**Problem statement:**
Pull out every line below that holds the word "side".

**Available data:**
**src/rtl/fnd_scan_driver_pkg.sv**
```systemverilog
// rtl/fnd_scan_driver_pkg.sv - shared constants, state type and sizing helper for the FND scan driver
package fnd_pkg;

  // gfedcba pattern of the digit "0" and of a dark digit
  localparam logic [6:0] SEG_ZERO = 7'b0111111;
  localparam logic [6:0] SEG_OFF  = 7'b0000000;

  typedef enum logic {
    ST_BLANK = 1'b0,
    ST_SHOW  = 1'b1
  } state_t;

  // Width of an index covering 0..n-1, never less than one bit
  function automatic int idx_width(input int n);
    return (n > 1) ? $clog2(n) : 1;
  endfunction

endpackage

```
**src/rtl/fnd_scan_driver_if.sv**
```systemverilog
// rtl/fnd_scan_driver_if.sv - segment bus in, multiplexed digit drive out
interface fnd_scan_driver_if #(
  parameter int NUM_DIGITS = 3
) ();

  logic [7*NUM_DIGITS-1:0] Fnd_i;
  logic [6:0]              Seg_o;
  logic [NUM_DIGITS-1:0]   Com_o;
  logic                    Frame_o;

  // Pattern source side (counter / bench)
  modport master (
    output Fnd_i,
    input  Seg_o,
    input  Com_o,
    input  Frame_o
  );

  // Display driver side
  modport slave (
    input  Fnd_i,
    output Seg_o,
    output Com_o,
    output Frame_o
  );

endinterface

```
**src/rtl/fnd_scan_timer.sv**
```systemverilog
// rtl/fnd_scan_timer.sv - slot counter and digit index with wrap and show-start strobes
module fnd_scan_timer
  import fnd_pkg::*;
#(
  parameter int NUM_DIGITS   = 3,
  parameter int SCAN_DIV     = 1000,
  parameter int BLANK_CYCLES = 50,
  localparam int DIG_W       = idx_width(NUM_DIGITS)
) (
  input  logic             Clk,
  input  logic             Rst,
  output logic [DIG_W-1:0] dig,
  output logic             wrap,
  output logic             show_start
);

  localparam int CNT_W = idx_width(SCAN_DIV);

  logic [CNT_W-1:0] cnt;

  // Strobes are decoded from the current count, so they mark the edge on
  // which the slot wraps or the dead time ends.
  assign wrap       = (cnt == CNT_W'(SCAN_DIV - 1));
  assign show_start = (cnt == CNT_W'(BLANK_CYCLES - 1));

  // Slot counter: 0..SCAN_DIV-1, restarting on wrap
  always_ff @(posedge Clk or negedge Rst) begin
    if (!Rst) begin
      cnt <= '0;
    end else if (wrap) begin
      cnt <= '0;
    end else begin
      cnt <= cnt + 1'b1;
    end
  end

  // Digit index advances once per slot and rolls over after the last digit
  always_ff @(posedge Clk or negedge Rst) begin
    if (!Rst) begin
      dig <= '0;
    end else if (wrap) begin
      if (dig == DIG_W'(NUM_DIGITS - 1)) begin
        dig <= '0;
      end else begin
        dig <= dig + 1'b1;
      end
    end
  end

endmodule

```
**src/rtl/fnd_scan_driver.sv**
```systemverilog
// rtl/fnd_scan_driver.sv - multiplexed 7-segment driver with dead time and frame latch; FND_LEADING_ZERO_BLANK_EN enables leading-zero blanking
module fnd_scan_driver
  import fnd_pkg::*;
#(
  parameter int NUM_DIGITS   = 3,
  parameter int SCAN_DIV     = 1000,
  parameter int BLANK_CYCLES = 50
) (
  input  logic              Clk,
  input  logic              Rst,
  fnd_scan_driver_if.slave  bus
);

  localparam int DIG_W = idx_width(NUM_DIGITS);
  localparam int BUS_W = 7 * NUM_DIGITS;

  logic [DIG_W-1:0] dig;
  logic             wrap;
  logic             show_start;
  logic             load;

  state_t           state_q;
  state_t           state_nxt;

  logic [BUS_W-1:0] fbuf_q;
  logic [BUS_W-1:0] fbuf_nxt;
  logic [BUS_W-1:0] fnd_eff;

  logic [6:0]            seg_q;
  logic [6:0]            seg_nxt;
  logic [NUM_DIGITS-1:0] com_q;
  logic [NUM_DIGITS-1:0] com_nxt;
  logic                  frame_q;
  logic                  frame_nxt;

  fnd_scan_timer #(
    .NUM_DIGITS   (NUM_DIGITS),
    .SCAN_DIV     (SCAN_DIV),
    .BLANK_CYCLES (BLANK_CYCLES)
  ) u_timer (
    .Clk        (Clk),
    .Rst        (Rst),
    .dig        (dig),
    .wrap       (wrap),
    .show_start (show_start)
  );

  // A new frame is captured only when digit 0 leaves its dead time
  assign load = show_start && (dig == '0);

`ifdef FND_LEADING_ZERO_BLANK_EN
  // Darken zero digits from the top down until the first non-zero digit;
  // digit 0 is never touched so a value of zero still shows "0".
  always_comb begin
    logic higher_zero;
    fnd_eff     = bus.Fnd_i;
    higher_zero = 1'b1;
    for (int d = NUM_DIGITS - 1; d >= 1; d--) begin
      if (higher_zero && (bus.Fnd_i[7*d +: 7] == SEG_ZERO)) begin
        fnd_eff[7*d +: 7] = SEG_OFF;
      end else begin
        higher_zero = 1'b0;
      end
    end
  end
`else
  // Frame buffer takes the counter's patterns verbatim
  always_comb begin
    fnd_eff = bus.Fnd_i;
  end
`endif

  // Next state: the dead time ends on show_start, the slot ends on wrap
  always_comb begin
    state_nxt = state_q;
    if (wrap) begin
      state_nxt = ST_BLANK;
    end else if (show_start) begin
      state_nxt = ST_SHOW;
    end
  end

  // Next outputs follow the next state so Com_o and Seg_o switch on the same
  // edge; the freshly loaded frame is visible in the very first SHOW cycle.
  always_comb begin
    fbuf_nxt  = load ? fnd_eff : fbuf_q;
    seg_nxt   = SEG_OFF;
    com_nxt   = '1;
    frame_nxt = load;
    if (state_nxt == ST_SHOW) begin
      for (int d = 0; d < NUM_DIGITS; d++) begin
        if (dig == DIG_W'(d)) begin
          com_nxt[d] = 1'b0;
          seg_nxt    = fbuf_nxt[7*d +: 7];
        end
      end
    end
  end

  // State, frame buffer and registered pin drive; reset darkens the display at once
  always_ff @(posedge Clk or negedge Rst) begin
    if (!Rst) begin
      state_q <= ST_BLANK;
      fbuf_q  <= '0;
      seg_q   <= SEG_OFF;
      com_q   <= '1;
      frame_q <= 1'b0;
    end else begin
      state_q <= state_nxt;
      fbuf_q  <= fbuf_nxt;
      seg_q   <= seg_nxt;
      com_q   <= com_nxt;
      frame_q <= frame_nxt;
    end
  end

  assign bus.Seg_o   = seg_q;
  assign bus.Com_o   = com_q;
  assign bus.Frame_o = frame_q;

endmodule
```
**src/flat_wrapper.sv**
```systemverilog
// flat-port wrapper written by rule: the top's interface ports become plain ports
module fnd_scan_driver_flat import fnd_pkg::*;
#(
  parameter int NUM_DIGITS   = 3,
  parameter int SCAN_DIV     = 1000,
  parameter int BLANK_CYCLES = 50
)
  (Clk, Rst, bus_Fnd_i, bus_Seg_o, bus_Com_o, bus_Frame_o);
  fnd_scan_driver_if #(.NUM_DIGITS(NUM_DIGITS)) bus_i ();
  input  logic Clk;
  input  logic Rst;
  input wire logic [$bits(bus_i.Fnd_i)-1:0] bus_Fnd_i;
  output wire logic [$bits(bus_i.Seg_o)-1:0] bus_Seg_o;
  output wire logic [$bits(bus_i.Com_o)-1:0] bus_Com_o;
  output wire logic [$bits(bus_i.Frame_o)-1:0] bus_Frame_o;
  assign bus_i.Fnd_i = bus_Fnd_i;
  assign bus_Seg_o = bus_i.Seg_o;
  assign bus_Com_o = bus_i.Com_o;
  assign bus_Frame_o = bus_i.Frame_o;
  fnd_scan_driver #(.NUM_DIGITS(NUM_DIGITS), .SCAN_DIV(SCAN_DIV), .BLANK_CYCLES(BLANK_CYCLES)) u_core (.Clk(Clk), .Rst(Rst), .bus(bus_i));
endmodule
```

**Exercise result:**
  // Pattern source side (counter / bench)
  // Display driver side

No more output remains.